Dit is een hele andere manier van horen dan met een gewoon hoortoestel. Het leren omgaan met een CI vraagt dan ook veel begeleiding en revalidatie. Het kind moet geluiden en spraak leren herkennen en verstaan. De resultaten die met een CI behaald worden zijn divers en afhankelijk van verschillende factoren. Sommige kinderen met een CI reageren op geluiden en leren deze herkennen. Anderen leren spraak te verstaan, soms zelfs zonder de spreker aan te kijken. Kinderen met een CI worden echter nooit normaal horend.
Doofheid op latere leeftijd
Als doofheid ontstaat nadat de spraak- en taalontwikkeling (grotendeels) zijn voltooid, wordt dit doofheid op latere leeftijd genoemd. De patiënt heeft dus gewoon leren spreken en de verstaanbaarheid van de spraak is goed. Dit is een groot verschil met de aangeboren doofheid of de doofheid die op zeer jonge leeftijd optreedt.
Het gehoorverlies kan plotseling ontstaan, de zogenaamde plotsdoofheid.

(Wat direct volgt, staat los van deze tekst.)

$ cat src/design/sdm_pkg.sv
// Purpose: Shared constants and types for the cable driver mode control block.
// Assumes: One 250 MHz clock, synchronous active-high reset.
// Notes:   Register offsets are word indices on the plain register port.
package sdm_pkg;

    // Four-level strap states.
    typedef enum logic [1:0] {
        SDM_LVL_LOW  = 2'h0,
        SDM_LVL_R    = 2'h1,
        SDM_LVL_F    = 2'h2,
        SDM_LVL_HIGH = 2'h3
    } sdm_level_t;

    typedef enum logic [1:0] {
        SDM_MODE_NORMAL,
        SDM_MODE_SAVE,
        SDM_MODE_DOWN
    } sdm_mode_t;

    // Comparator outputs of one four-level pin: above 0.2, 0.5 and 0.8 of supply.
    typedef struct packed {
        logic above_80;
        logic above_50;
        logic above_20;
    } sdm_cmp_t;

    // Settings produced for the analog blocks.
    typedef struct packed {
        logic       manual_adapt_mode;
        logic [7:0] eq_boost;
        logic [1:0] loopback_drive_sel;
        logic       secondary_en;
        logic       loopback_en;
    } sdm_cfg_t;

    localparam int          SDM_ADDR_W        = 4;
    localparam int          SDM_DATA_W        = 32;
    localparam logic [3:0]  SDM_REG_STATUS    = 4'h0;
    localparam logic [3:0]  SDM_REG_CTRL      = 4'h1;
    localparam logic [3:0]  SDM_REG_BOOST     = 4'h2;
    localparam logic [3:0]  SDM_REG_IRQ_STAT  = 4'h3;
    localparam logic [3:0]  SDM_REG_IRQ_MASK  = 4'h4;
    localparam logic [3:0]  SDM_REG_STRAPS    = 4'h5;

    // Control register fields.
    localparam int SDM_CTRL_OVR_EQ    = 0;
    localparam int SDM_CTRL_OVR_ROUTE = 1;
    localparam int SDM_CTRL_MAN_MODE  = 2;
    localparam int SDM_CTRL_SEC_EN    = 3;
    localparam int SDM_CTRL_LB_EN     = 4;
    localparam int SDM_CTRL_OVR_LBDRV = 5;
    localparam int SDM_CTRL_LBDRV_LSB = 6;
    localparam int SDM_CTRL_W         = 8;

    // Interrupt status fields: signal found, signal lost, mode change.
    localparam int SDM_IRQ_W         = 3;
    localparam int SDM_IRQ_FOUND     = 0;
    localparam int SDM_IRQ_LOST      = 1;
    localparam int SDM_IRQ_MODE      = 2;

    localparam logic [SDM_CTRL_W-1:0] SDM_CTRL_RST  = 8'h04;
    localparam logic [7:0]            SDM_BOOST_RST = 8'h00;
    localparam logic [SDM_IRQ_W-1:0]  SDM_MASK_RST  = 3'h0;

    localparam logic [7:0] SDM_EQ_HF  = 8'h00;
    localparam logic [7:0] SDM_EQ_R   = 8'h80;
    localparam logic [7:0] SDM_EQ_LOW = 8'h90;

endpackage : sdm_pkg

Het gehoor kan ook in een aantal jaren verloren gaan en wordt dan laatdoofheid genoemd. Dit laatste moet niet verward worden met de zogenaamde ouderdomsslechthorendheid, waarbij het gehoor verslechtert door versnelde veroudering van het binnenoor.
Wanneer iemand op latere leeftijd doof wordt, heeft dat zeer ingrijpende gevolgen. Er ontstaan grote problemen in de onderlinge communicatie, in het zelfstandig functioneren en in het werk. Bij plotsdoofheid gebeurt dit soms van de ene op de andere dag. Iemand die dit treft heeft een verleden als horende en hij of zij beseft het verlies van het gehoor goed. Soms is het mogelijk om met een hoortoestel nog wel wat geluid waar te nemen, maar dit is vaak niet genoeg om spraak te verstaan.

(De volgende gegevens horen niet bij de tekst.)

<file path="src/rtl/dtc_pkg.sv">
// Shared constants and types for the timer channel.
// Assumes a 32-bit AHB-Lite register bus and a single 100 MHz system clock.
package dtc_pkg;

  localparam logic [7:0] DTC_MODE_OFS  = 8'h00;
  localparam logic [7:0] DTC_XMODE_OFS = 8'h04;
  localparam logic [7:0] DTC_EVENT_OFS = 8'h08;
  localparam logic [7:0] DTC_REF_OFS   = 8'h0C;
  localparam logic [7:0] DTC_CAPT_OFS  = 8'h10;
  localparam logic [7:0] DTC_COUNT_OFS = 8'h14;

  localparam int DTC_EV_CAPT_BIT = 0;
  localparam int DTC_EV_REF_BIT  = 1;

  typedef enum logic [1:0] {
    DTC_CLK_STOP,
    DTC_CLK_DIV1,
    DTC_CLK_DIV16,
    DTC_CLK_PIN
  } dtc_clk_sel_t;

  typedef enum logic [1:0] {
    DTC_EDGE_OFF,
    DTC_EDGE_RISE,
    DTC_EDGE_FALL,
    DTC_EDGE_ANY
  } dtc_edge_t;

  // Mode register, bit 0 upward: run, clock source, restart, irq enable,
  // output mode, capture edge, prescale
  typedef struct packed {
    logic [7:0]   prescale_value;
    dtc_edge_t    capture_edge;
    logic         output_mode_select;
    logic         reference_irq_enable;
    logic         restart_on_match;
    dtc_clk_sel_t clock_source;
    logic         enable_run;
  } dtc_mode_t;

  typedef struct packed {
    logic       dma_request_enable;
    logic [5:0] reserved;
    logic       half_word_increment;
  } dtc_xmode_t;

  localparam dtc_mode_t   DTC_MODE_RESET  = '0;
  localparam dtc_xmode_t  DTC_XMODE_RESET = '0;
  localparam logic [31:0] DTC_REF_RESET   = 32'hFFFF_FFFF;
  localparam logic [31:0] DTC_STEP_NORMAL = 32'h0000_0001;
  localparam logic [31:0] DTC_STEP_HALF   = 32'h0001_0001;
  localparam logic [3:0]  DTC_DIV16_LAST  = 4'hF;
  localparam logic        DTC_OUT_IDLE    = 1'b1;
  localparam logic [2:0]  DTC_HSIZE_WORD  = 3'h2;
  localparam int          DTC_HTRANS_BIT  = 1;

endpackage

</file>
<file path="src/rtl/dtc_pin_sync.sv">
// Two-flop synchroniser and edge detector for the timer input pin.
// Assumes the pin is asynchronous to i_sys_clk.
`timescale 1ns/100ps
module dtc_pin_sync (
  input  wire logic i_sys_clk,
  input  wire logic i_reset,
  input  wire logic i_pin,
  output logic      o_rise,
  output logic      o_fall
);

  logic meta_reg;
  logic sync_reg;
  logic last_reg;

  // First stage feeds only the second stage
  always_ff @(posedge i_sys_clk) begin
    if (i_reset) begin
      meta_reg <= 1'b0;
      sync_reg <= 1'b0;
      last_reg <= 1'b0;
    end else begin
      meta_reg <= i_pin;
      sync_reg <= meta_reg;
      last_reg <= sync_reg;
    end
  end

  // One edge at most per clock, from synchronised samples only
  assign o_rise = sync_reg & ~last_reg;
  assign o_fall = ~sync_reg & last_reg;

endmodule

</file>
<file path="src/rtl/dtc_timer.sv">
// Timer channel: counter, prescaler, reference compare, input capture,
// event flags and request outputs, with an AHB-Lite register slave.
// Assumes a single AHB-Lite master, one clock, synchronous reset.
//
// Decided for this implementation: the AHB-Lite slave port and the address map.
`timescale 1ns/100ps
// What this block does
// - Match fires after reference plus one ticks
// - Qualifying input edge copies counter to capture
// - Counter reads freely; any whole-word write clears it
// - Source is clock/1, clock/16 or pin
// - Input pin synchronised, two to three cycles
// - Prescaler divides by field value plus one
// - Edge setting selects trigger; capture sets flag
// - Capture flag requests DMA or interrupt
// - Reference match sets reference flag
// - Reference flag plus enable requests DMA/interrupt
// - Restart setting zeroes counter on match
// - Match pulses output low or toggles it
// - Setting run bit clears and starts counter
// - Step is 1 or 65537 per tick
// - Writing one clears a flag, zero keeps
// - DMA acknowledge clears both event flags
// - Flags set regardless of request enables
// - Half-word mode mirrors low half upward
module dtc_timer (
  input  wire logic        i_sys_clk,
  input  wire logic        i_reset,
  input  wire logic        i_hsel,
  input  wire logic [31:0] i_haddr,
  input  wire logic [1:0]  i_htrans,
  input  wire logic        i_hwrite,
  input  wire logic [2:0]  i_hsize,
  input  wire logic [31:0] i_hwdata,
  input  wire logic        i_hready,
  output logic             o_hreadyout,
  output logic             o_hresp,
  output logic [31:0]      o_hrdata,
  input  wire logic        i_timer_input_pin,
  input  wire logic        i_dma_ack,
  output logic             o_timer_output_pin,
  output logic             o_irq_req,
  output logic             o_dma_req
);

  import dtc_pkg::*;

  dtc_mode_t   timer_mode_reg;
  dtc_xmode_t  extended_mode_reg;
  logic [31:0] reference_value_reg;
  logic [31:0] capture_value_reg;
  logic [31:0] timer_count_reg;
  logic [31:0] timer_count_next;
  logic        capture_event_flag_reg;
  logic        reference_event_flag_reg;
  logic [3:0]  div16_reg;
  logic [7:0]  prescale_reg;
  logic        wr_pending_reg;
  logic [7:0]  wr_addr_reg;

  logic        pin_rise;
  logic        pin_fall;
  logic        src_tick;
  logic        count_tick;
  logic        reference_match;
  logic        capture_hit;
  logic        addr_phase;
  logic        addr_in_map;
  logic        mode_wr;
  logic        xmode_wr;
  logic        event_wr;
  logic        reference_wr;
  logic        count_wr;
  logic        capture_req;
  logic        reference_req;
  logic [31:0] step;
  logic [31:0] sum;

  // Register file read view
  function automatic logic [31:0] read_word(input logic [7:0] ofs);
    logic [31:0] word;
    word = 32'h0000_0000;
    unique case (ofs)
      DTC_MODE_OFS:  word = {16'h0000, timer_mode_reg};
      DTC_XMODE_OFS: word = {24'h00_0000, extended_mode_reg};
      DTC_EVENT_OFS: begin
        word[DTC_EV_CAPT_BIT] = capture_event_flag_reg;
        word[DTC_EV_REF_BIT]  = reference_event_flag_reg;
      end
      DTC_REF_OFS:   word = reference_value_reg;
      DTC_CAPT_OFS:  word = capture_value_reg;
      DTC_COUNT_OFS: word = timer_count_reg;
      default:       word = 32'h0000_0000;
    endcase
    return word;
  endfunction

  // Write strobe for one register in the data phase
  function automatic logic wr_hit(input logic [7:0] ofs);
    return wr_pending_reg && (wr_addr_reg == ofs);
  endfunction

  // Software clear of one event flag in a write data phase
  function automatic logic flag_clear(input int pos);
    return event_wr && i_hwdata[pos];
  endfunction

  dtc_pin_sync u_pin_sync (
    .i_sys_clk (i_sys_clk),
    .i_reset   (i_reset),
    .i_pin     (i_timer_input_pin),
    .o_rise    (pin_rise),
    .o_fall    (pin_fall)
  );

  // AHB-Lite slave: zero wait states, always OKAY
  assign addr_phase = i_hsel && i_hready && i_htrans[DTC_HTRANS_BIT];
  assign addr_in_map = (i_haddr[31:8] == 24'h00_0000);

  always_ff @(posedge i_sys_clk) begin
    if (i_reset) begin
      o_hreadyout <= 1'b0;
    end else begin
      o_hreadyout <= 1'b1;
    end
  end

  // Every transfer ends with an OKAY response
  always_ff @(posedge i_sys_clk) begin
    if (i_reset) begin
      o_hresp <= 1'b0;
    end else begin
      o_hresp <= 1'b0;
    end
  end

  // Only whole-word writes inside the map are performed
  always_ff @(posedge i_sys_clk) begin
    if (i_reset) begin
      wr_pending_reg <= 1'b0;
    end else if (i_hready) begin
      wr_pending_reg <= addr_phase && addr_in_map && i_hwrite &&
                        (i_hsize == DTC_HSIZE_WORD);
    end
  end

  always_ff @(posedge i_sys_clk) begin
    if (i_reset) begin
      wr_addr_reg <= 8'h00;
    end else if (addr_phase) begin
      wr_addr_reg <= i_haddr[7:0];
    end
  end

  // A read right behind a write still sees the old value
  always_ff @(posedge i_sys_clk) begin
    if (i_reset) begin
      o_hrdata <= 32'h0000_0000;
    end else if (addr_phase && !i_hwrite) begin
      o_hrdata <= addr_in_map ? read_word(i_haddr[7:0]) : 32'h0000_0000;
    end
  end

  assign mode_wr      = wr_hit(DTC_MODE_OFS);
  assign xmode_wr     = wr_hit(DTC_XMODE_OFS);
  assign event_wr     = wr_hit(DTC_EVENT_OFS);
  assign reference_wr = wr_hit(DTC_REF_OFS);
  assign count_wr     = wr_hit(DTC_COUNT_OFS);

  // Configuration registers
  always_ff @(posedge i_sys_clk) begin
    if (i_reset) begin
      timer_mode_reg <= DTC_MODE_RESET;
    end else if (mode_wr) begin
      timer_mode_reg <= dtc_mode_t'(i_hwdata[15:0]);
    end
  end

  always_ff @(posedge i_sys_clk) begin
    if (i_reset) begin
      extended_mode_reg <= DTC_XMODE_RESET;
    end else if (xmode_wr) begin
      extended_mode_reg.dma_request_enable  <= i_hwdata[7];
      extended_mode_reg.half_word_increment <= i_hwdata[0];
      extended_mode_reg.reserved            <= 6'h00;
    end
  end

  always_ff @(posedge i_sys_clk) begin
    if (i_reset) begin
      reference_value_reg <= DTC_REF_RESET;
    end else if (reference_wr) begin
      reference_value_reg <= i_hwdata;
    end
  end

  // Clock source and prescaler
  always_ff @(posedge i_sys_clk) begin
    if (i_reset || !timer_mode_reg.enable_run) begin
      div16_reg <= 4'h0;
    end else if (timer_mode_reg.clock_source == DTC_CLK_DIV16) begin
      div16_reg <= div16_reg + 4'h1;
    end
  end

  always_comb begin
    unique case (timer_mode_reg.clock_source)
      DTC_CLK_STOP:  src_tick = 1'b0;
      DTC_CLK_DIV1:  src_tick = 1'b1;
      DTC_CLK_DIV16: src_tick = (div16_reg == DTC_DIV16_LAST);
      DTC_CLK_PIN:   src_tick = pin_rise;
    endcase
  end

  always_ff @(posedge i_sys_clk) begin
    if (i_reset || !timer_mode_reg.enable_run) begin
      prescale_reg <= 8'h00;
    end else if (src_tick) begin
      if (prescale_reg == timer_mode_reg.prescale_value) begin
        prescale_reg <= 8'h00;
      end else begin
        prescale_reg <= prescale_reg + 8'h01;
      end
    end
  end

  assign count_tick = timer_mode_reg.enable_run && src_tick &&
                      (prescale_reg == timer_mode_reg.prescale_value);

  // A match is seen when the next increment is due at the reference value
  assign reference_match = count_tick && (timer_count_reg == reference_value_reg);

  // Counter
  assign step = extended_mode_reg.half_word_increment ? DTC_STEP_HALF
                                                      : DTC_STEP_NORMAL;
  assign sum  = timer_count_reg + step;

  always_comb begin
    timer_count_next = timer_count_reg;
    if (count_wr || !timer_mode_reg.enable_run) begin
      timer_count_next = 32'h0000_0000;
    end else if (reference_match && timer_mode_reg.restart_on_match) begin
      timer_count_next = 32'h0000_0000;
    end else if (count_tick) begin
      if (extended_mode_reg.half_word_increment) begin
        timer_count_next = {sum[15:0], sum[15:0]};
      end else begin
        timer_count_next = sum;
      end
    end
  end

  // Held at zero while stopped, so setting the run bit starts from zero
  always_ff @(posedge i_sys_clk) begin
    if (i_reset) begin
      timer_count_reg <= 32'h0000_0000;
    end else begin
      timer_count_reg <= timer_count_next;
    end
  end

  // Input capture
  always_comb begin
    unique case (timer_mode_reg.capture_edge)
      DTC_EDGE_OFF:  capture_hit = 1'b0;
      DTC_EDGE_RISE: capture_hit = pin_rise;
      DTC_EDGE_FALL: capture_hit = pin_fall;
      DTC_EDGE_ANY:  capture_hit = pin_rise | pin_fall;
    endcase
  end

  always_ff @(posedge i_sys_clk) begin
    if (i_reset) begin
      capture_value_reg <= 32'h0000_0000;
    end else if (capture_hit) begin
      capture_value_reg <= timer_count_reg;
    end
  end

  // Event flags: a new event wins over a clear in the same cycle
  always_ff @(posedge i_sys_clk) begin
    if (i_reset) begin
      capture_event_flag_reg <= 1'b0;
    end else if (capture_hit) begin
      capture_event_flag_reg <= 1'b1;
    end else if (i_dma_ack) begin
      capture_event_flag_reg <= 1'b0;
    end else if (flag_clear(DTC_EV_CAPT_BIT)) begin
      capture_event_flag_reg <= 1'b0;
    end
  end

  always_ff @(posedge i_sys_clk) begin
    if (i_reset) begin
      reference_event_flag_reg <= 1'b0;
    end else if (reference_match) begin
      reference_event_flag_reg <= 1'b1;
    end else if (i_dma_ack) begin
      reference_event_flag_reg <= 1'b0;
    end else if (flag_clear(DTC_EV_REF_BIT)) begin
      reference_event_flag_reg <= 1'b0;
    end
  end

  // Requests
  assign capture_req   = capture_event_flag_reg &&
                         (timer_mode_reg.capture_edge != DTC_EDGE_OFF);
  assign reference_req = reference_event_flag_reg &&
                         timer_mode_reg.reference_irq_enable;

  always_ff @(posedge i_sys_clk) begin
    if (i_reset) begin
      o_dma_req <= 1'b0;
    end else begin
      o_dma_req <= extended_mode_reg.dma_request_enable &&
                   (capture_req || reference_req);
    end
  end

  always_ff @(posedge i_sys_clk) begin
    if (i_reset) begin
      o_irq_req <= 1'b0;
    end else begin
      o_irq_req <= !extended_mode_reg.dma_request_enable &&
                   (capture_req || reference_req);
    end
  end

  // Output pin: one-cycle low pulse, or toggle
  always_ff @(posedge i_sys_clk) begin
    if (i_reset) begin
      o_timer_output_pin <= DTC_OUT_IDLE;
    end else if (reference_match) begin
      if (timer_mode_reg.output_mode_select) begin
        o_timer_output_pin <= ~o_timer_output_pin;
      end else begin
        o_timer_output_pin <= 1'b0;
      end
    end else if (!timer_mode_reg.output_mode_select) begin
      o_timer_output_pin <= DTC_OUT_IDLE;
    end
  end

endmodule

</file>
<file path="config.mk">
export PLATFORM = sky130hd
export DESIGN_NAME = dtc_timer
export DESIGN_NICKNAME = d
export VERILOG_FILES = /design/src/rtl/dtc_pkg.sv /design/src/rtl/dtc_pin_sync.sv /design/src/rtl/dtc_timer.sv
export SDC_FILE = /design/constraint.sdc
export NUM_CORES = 1
export LEC_CHECK = 0
export ABC_AREA = 1
export BUFFER_PORTS_ARGS = -buffer_cell sky130_fd_sc_hd__clkbuf_2
export CAP_MARGIN = 20
export CORE_ASPECT_RATIO = 0.75
export CORE_MARGIN = 1
export CORE_UTILIZATION = 59
export DETAILED_ROUTE_END_ITERATION = 6
export HOLD_SLACK_MARGIN = 0.05
export PLACE_DENSITY = 0.81
export SLEW_MARGIN = 5
export SYNTH_ARGS = -nofsm -noshare
export SYNTH_HDL_FRONTEND = slang
export SYNTH_HIERARCHICAL = 1
export SYNTH_SLANG_ARGS = --single-unit
</file>
<file path="constraint.sdc">
create_clock -name i_sys_clk -period 2.17 [get_ports i_sys_clk]
set_input_delay 0.3255 -clock i_sys_clk [delete_from_list [all_inputs] [get_ports i_sys_clk]]
set_output_delay 0.3255 -clock i_sys_clk [all_outputs]
set_load 0.1 [all_outputs]
</file>
Word-level counts from Yosys, hierarchy flattened
Cells that the tools add are included.
{ "classes": {"addsub": 3, "n_mul": 0, "n_div": 0, "n_lt_le_gt_ge": 0, "n_eq_ne": 20, "n_shift": 0, "mux": 18, "bitwise_logic": 6, "reduce_logical": 36} }
{ "op_table": {"columns": ["cell", "count"], "rows": [
  ["$pmux W30 S5", 1],
  ["$mux W32", 2],
  ["$add A32 B17 Y32", 1],
  ["$eq A32 B32 Y1", 1],
  ["$eq A8 B4 Y1 const B", 4],
  ["$eq A8 B5 Y1 const B", 3],
  ["$logic_not A24 Y1", 1],
  ["$logic_and A1 B1 Y1", 21],
  ["$mux W17", 1],
  ["$eq A8 B3 Y1 const B", 2],
  ["$logic_not A8 Y1", 2],
  ["$pmux W2 S6", 1],
  ["$mux W1", 10],
  ["$add A8 B1 Y8 const B", 1],
  ["$eq A2 B2 Y1 const B", 4],
  ["$eq A8 B8 Y1", 1],
  ["$mux W8", 1],
  ["$pmux W1 S4", 2],
  ["$reduce_bool A3 Y1", 2],
  ["$add A4 B1 Y4 const B", 1],
  ["$eq A2 B1 Y1 const B", 2],
  ["$eq A4 B4 Y1 const B", 1],
  ["$logic_not A2 Y1", 2],
  ["$eq A3 B2 Y1 const B", 1],
  ["8 further kinds", 15]
]} }
{ "totals": {"reg_bits": 176, "latch_bits": 0, "ram_bits": 0, "mem_bits_ro": 0, "inputBits": 76, "out_inout_bits": 37, "mem_count": 0} }

Longest topological paths before layout
{ "depth": {"depth_word": 8, "ltp_mapped": 13, "ltp_nobuf": 13} }

Modules after synthesis
Netlist, hierarchy kept.
{ "modules_own_cells": {"columns": ["mod", "instances", "cells_per_inst", "area_each_um2", "seq_area_each_um2"], "rows": [
  ["dtc_timer", 1, 1395, 9014.9, 3463.3],
  ["dtc_pin_sync", 1, 12, 93.8, 60.1]
]} }

Least setup slack after synthesis
No wires, ideal clock.
{ "synth_path": {"kind": "reg2reg", "from": "register div16_reg[0]", "to": "register timer_count_reg[18]", "setup_time_ns": 0.115, "arrival_time_ns": 1.524, "required_time_ns": 2.055, "path_slack_ns": 0.531, "path_stages_with_launch": 10, "n_path_buf": 1, "period_less_slack_ns": 1.639, "cell_sequence": "dfxtp_1 > ha_1 > nand3_1 > o21ai_2 > nand2_1 > nor3_4 > nand3_2 > buf_2 > nand3_1 > nor2_1"} }
{ "synth_via": {"elab_chain_len": 7} }
{ "synth_lines": {"columns": ["element", "line_no", "rtl"], "rows": [
  ["start, declared", "dtc_timer.sv:56", "logic [3:0] div16_reg;"],
  ["start signal, assigned", "dtc_timer.sv:202", "div16_reg <= div16_reg + 4'h1;"],
  ["$eq A4 B4 Y1 (*)", "dtc_timer.sv:210", "DTC_CLK_DIV16: src_tick = (div16_reg == DTC_DIV16_LAST);"],
  ["$pmux W1 S4 (*)", "dtc_timer.sv:207", "unique case (timer_mode_reg.clock_source)"],
  ["$logic_and A1 B1 Y1 (*) (2 in series)", "dtc_timer.sv:227", "assign count_tick = timer_mode_reg.enable_run && src_tick &&"],
  ["$logic_and A1 B1 Y1", "dtc_timer.sv:231", "assign reference_match = count_tick && (timer_count_reg == reference_value_reg);"],
  ["$logic_and A1 B1 Y1", "dtc_timer.sv:242", "end else if (reference_match && timer_mode_reg.restart_on_match) begin"],
  ["$reduce_or A3 Y1 (no source line)", null, null],
  ["end signal, assigned", "dtc_timer.sv:258", "timer_count_reg <= timer_count_next;"],
  ["end, declared", "dtc_timer.sv:52", "logic [31:0] timer_count_reg;"]
]} }
Mark *: on every way between the ends. The rest lies on a longest branch, timed or not.
A chain may end at the register's enable or synchronous reset.

Final worst setup path
{ "layout_path": {"from": "register div16_reg[0]", "to": "register timer_count_reg[11]"} }
Same word-level chain as after synthesis.

==> flow_summary.toml <==
[setup_path]
crit_family = "simple AND/OR/NAND/NOR gates"
cp.required_ns = 2.55
crit_buf_inv = 2
crit_fanout = 12
cp_common_cell = "nand2_1"
arrival_ns = 2.36
cp-start-kind = "flop"
cp-startpoint = "div16_reg[0]"
endpoint_kind = "flop"
cp_cell_sequence = "ha_1 > nand3_1 > o21ai_2 > nand2_1 > nor3_4 > buf_4 > nand2_1 > o21ai_0 > inv_1 > nor2_1"
critPathMaxStageDelay_ns = 0.37
cp_slowest_cell = "dfxtp_1"
r2r_start = "div16_reg[0]"
crit_type = "reg -> reg"

[power]
p_sw_mw = 1.60
p_clk_frac = 0.463
seqPwrFrac = 0.504
ir_drop_mv = 0.618
p_leak_nw = 4.53
p_int_mw = 4.83
p_per_area_nw_per_um2 = 610
p_sw_frac = 0.249
comb_power_share = 0.032

[synth]
synth_top_area_share = 0.387
syn_area_per_cell_um2 = 6.47
synth.most_common_cell = "nand2_1"
postSynthCellCount = 1407
synth_common_cells = "nand2_1 (396), nor2_1 (183), dfxtp_1 (176)"
syn_area_um2 = 9110
ys_ff_latch = 176
async_reset_ff_frac = 0
yosysTopAreaCell = "dfxtp_1"
synthDistinctLibCells = 40
synth_area_leaders = "dfxtp_1 (39%), nand2_1 (16%), nor2_1 (7.5%)"
synth-edff-count = 0
ys_dominant_reg_cell = "dfxtp_1"
synth.net_count = 1487
yosys_warnings = 6
seq_area_frac_synth = 0.387

[clock_tree]
cts.path.max_buffers = 2
cts_buffers = 17
clock_sinks = 176
cts_resized = 0
root_buffer = "clkbuf_16"
post_cts_buffers = 0
clk_pin_slew_ns = 0.08
cts_tree = "done"
htree_levels = 4
ctsHoldBuffers = 0
clk_latency_ns = 0.44

[sta]
tightest_slew_ns = 0.608
setup-tns-final_ns = 0
finalMaxSlewViolations = 0
slew-limit-headroom = 0.594
fmax_mhz = 504
finalCriticalPeriod_ns = 1.98
setup_violations = 0
skew_ns = 0.0132
fin_crit_sh = 0.913
rsz0062_at_grt = "no"
final_hold_viol_count = 0

[floorplan]
die-area_um2 = 15900
die_y_um = 110
fp.dieW_um = 145
initial_core_util = 0.616
core_um2 = 14800
ios = 113
rows = 38

[placed_design]
numPortBuffers = 110
gp_congestion = 0.950
dpl.cell_count = 1692
hpwl_um = 20100

[global_routing]
grtUsageTotal = 0.350
grt_max_degree = 84
grt_pass1_wl_um = 43200
grt_overflow = 0
grt_pass1_vias = 8406
antenna_found_initial = 0

[cells_and_area]
finalNonFillerCells = 1724
insertedDiodeCount = 0
final_core_util = 0.713
areaGrowthSynthToFinish_pct = 15.8
drive_gt1_frac = 0.131
finalNetCount = 1591

[drt]
firstDrtPassIters = 7
dr_wl_met2_um = 10900
wl_per_cell_um = 15.8
met1Wirelength_um = 12600
drt_iter0_markers = 1102
top_layer_used = "met4"
avgViaCountPerCell = 5.54
ant_nets = 0
vias = 9548
drc = 2
wl_um = 27200
met3_length_um = 3360

[hold_path]
hold_path.class = "in -> reg"
worstHoldStart = "i_timer_input_pin"

[outcome]
status = "finished with violations"
violations = "design-rule violations"

[run]
drv_cap = 0
==> routing by layer <==
layer  vias up  track usage
met5         -            0
met4         0       0.0857
met3        33        0.102
met2       480        0.510
met1      4296        0.504
li1       4739            -
==> per-stage QoR <==
step	hold WS, ns	instance area [um^2]	worst slack [ns]	total power [mW]
6_report	0.0803	10600	0.188	6.43
4_1_cts	0.0821	10600	0.221	6.43
2_1_floorplan	0.388	9110	0.531	3.42
3_3_place_gp	0.392	9980	0.234	3.52
5_1_grt	0.0901	10600	0.0219	6.59
3_5_place_dp	0.408	9980	0.182	3.52
==> cell type report <==
type / instances / area, um^2
Clock buffer: 17 / 425
Clock inverter: 15 / 143
Sequential cell: 176 / 3520
Inverter: 154 / 578
Multi-Input combinational cell: 1011 / 4700
Fill cell: 1310 / 4240
Timing Repair Buffer: 151 / 933
Tap cell: 200 / 250
==> logic make-up (layout without fill, tap and decap cells) <==
logic type | count (synthesis) | count (layout) | share of synthesized area
xor+xnor | 29 | 29 | 0.0279
fa+ha+maj | 4 | 4 | 0.00549
simple gates | 706 | 706 | 0.318
flops | 176 | 176 | 0.387
other cells | 1 | 1 | 0.000412
compound gates | 271 | 271 | 0.164
buf+inv | 220 | 337 | 0.0975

Sinds de komst van cochleaire implantatie krijgen veel plotsdoven een cochleair implantaat. Dit is een soort hoortoestel dat geluid omzet in elektrische signalen, die rechtstreeks worden doorgegeven aan de gehoorzenuw. Dit is een hele andere manier van horen dan met een gewoon hoortoestel. Het leren omgaan met een CI vraagt dan ook veel begeleiding en revalidatie. De cliënt moet geluiden en spraak opnieuw leren herkennen en verstaan. De resultaten die met een CI behaald worden zijn divers en afhankelijk van verschillende factoren. Cliënten met een CI kunnen soms spraak (in een rustige situatie) verstaan, maar worden nooit normaal horend.
Wat doet een logopedist?
De logopedist onderzoekt of én hoe groot de taal- en spraakachterstand bij het kind is. Zij kijkt zowel naar het begrijpen als het uiten van taal. De logopedische behandeling is gericht op het verminderen van de taalachterstand, het aanleren van een goede uitspraak, het geven van specifieke hoortraining en het leren spraakafzien (liplezen). Dit gebeurt zoveel mogelijk in een spelsituatie. Daarnaast wordt er ook veel aandacht geschonken aan het coachen van het gezin in het communiceren met een slechthorend kind.
De logopedist begeleidt de ouders, leert omgaan met een hoortoestel en adviseert bij andere technische hulpmiddelen voor slechthorenden. In het algemeen wordt met logopedische behandeling de achterstand ingelopen. Bij ernstige slechthorendheid kan verwijzing naar een school voor slechthorende kinderen nodig zijn.
Bij volwassenen met een aangeboren slechthorendheid zal de behandeling zich vooral richten op (hernieuwde) aandacht voor de uitspraak en spraakafzien.